The Fan is a district of Richmond, Virginia, so named because of the "fan" shape of the array of streets that extend west from Belvidere Street, on the eastern edge of Monroe Park, westward to Arthur Ashe Boulevard.  However, the streets rapidly resemble a grid after they go through what is now Virginia Commonwealth University.  The Fan is one of the easterly points of the city's West End section, and is bordered to the north by Broad Street and to the south by VA 195, although the Fan District Association considers the southern border to be the properties abutting the south side of Main Street. The western side is sometimes called the Upper Fan and the eastern side the Lower Fan, though confusingly the Uptown district is located near VCU in the Lower Fan.  Many cafes and locally owned restaurants are located here, as well as historic Monument Avenue, a boulevard formerly featuring statuary of the Civil War's Confederate president and generals.  The only current statue is a more modern one of tennis icon Arthur Ashe. Development of the Fan district was strongly influenced by the City Beautiful movement of the late 19th century.
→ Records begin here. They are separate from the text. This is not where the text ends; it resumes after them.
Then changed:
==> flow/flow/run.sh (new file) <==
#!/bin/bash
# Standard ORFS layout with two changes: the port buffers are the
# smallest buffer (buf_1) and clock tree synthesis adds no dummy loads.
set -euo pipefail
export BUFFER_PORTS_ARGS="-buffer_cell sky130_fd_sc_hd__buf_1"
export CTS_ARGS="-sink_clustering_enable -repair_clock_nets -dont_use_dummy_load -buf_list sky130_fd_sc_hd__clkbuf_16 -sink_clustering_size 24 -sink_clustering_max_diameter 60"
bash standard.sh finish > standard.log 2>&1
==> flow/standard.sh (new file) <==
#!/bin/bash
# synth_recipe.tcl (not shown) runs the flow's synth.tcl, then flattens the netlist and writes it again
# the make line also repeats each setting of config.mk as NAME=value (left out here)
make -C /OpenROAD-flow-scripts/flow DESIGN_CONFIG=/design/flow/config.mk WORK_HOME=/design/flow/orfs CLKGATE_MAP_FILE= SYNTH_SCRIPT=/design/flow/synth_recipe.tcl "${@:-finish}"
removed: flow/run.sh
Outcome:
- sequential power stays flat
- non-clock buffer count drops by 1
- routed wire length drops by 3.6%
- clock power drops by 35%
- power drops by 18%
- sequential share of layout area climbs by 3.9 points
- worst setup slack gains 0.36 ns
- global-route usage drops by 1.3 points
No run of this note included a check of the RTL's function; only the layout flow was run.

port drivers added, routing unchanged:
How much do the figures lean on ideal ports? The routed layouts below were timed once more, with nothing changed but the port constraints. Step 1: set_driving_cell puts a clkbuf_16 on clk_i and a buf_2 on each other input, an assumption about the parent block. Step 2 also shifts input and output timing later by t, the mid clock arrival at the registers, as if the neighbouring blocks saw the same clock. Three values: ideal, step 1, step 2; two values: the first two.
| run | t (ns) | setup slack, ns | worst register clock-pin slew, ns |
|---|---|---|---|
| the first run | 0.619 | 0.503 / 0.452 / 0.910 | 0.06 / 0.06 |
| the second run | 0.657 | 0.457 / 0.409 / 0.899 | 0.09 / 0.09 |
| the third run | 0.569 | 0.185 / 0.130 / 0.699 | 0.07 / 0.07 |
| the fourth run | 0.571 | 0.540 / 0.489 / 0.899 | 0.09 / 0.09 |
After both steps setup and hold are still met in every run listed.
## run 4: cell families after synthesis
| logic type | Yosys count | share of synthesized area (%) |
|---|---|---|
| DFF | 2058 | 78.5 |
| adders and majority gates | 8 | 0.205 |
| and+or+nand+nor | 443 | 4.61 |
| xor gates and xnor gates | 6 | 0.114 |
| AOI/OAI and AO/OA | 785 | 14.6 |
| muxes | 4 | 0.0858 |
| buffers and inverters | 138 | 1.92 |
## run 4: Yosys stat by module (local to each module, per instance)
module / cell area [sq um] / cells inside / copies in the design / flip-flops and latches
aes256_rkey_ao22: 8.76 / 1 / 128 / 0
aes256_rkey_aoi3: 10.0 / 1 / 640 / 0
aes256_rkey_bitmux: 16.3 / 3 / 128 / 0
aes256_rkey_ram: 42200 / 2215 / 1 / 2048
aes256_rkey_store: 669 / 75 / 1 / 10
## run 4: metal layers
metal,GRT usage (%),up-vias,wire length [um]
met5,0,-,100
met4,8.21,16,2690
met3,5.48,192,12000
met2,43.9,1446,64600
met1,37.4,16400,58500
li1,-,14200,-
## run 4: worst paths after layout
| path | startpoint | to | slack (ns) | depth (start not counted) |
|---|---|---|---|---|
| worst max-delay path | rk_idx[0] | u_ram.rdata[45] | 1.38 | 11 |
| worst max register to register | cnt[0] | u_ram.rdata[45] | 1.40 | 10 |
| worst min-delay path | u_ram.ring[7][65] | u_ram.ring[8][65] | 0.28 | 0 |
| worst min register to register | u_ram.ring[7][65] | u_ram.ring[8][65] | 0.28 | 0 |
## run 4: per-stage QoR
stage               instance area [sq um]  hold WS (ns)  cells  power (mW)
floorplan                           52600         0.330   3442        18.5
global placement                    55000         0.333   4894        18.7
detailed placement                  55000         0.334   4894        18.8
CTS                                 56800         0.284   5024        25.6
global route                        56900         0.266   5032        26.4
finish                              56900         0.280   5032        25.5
The Fan District is primarily a residential neighborhood consisting of late-nineteenth and early-twentieth century homes.  It is also home to VCU's Monroe Park Campus, several parks, and tree-lined avenues.  The District also has numerous houses of worship, and locally owned businesses and commercial establishments. The Fan borders and blends with the Boulevard, the Museum District, and the Carytown district, which features the ornate Byrd Theatre.  The appearance of the Fan District is frequently compared to that of the Bourbon Street neighborhood in New Orleans although the two places are actually quite different architecturally upon close examination.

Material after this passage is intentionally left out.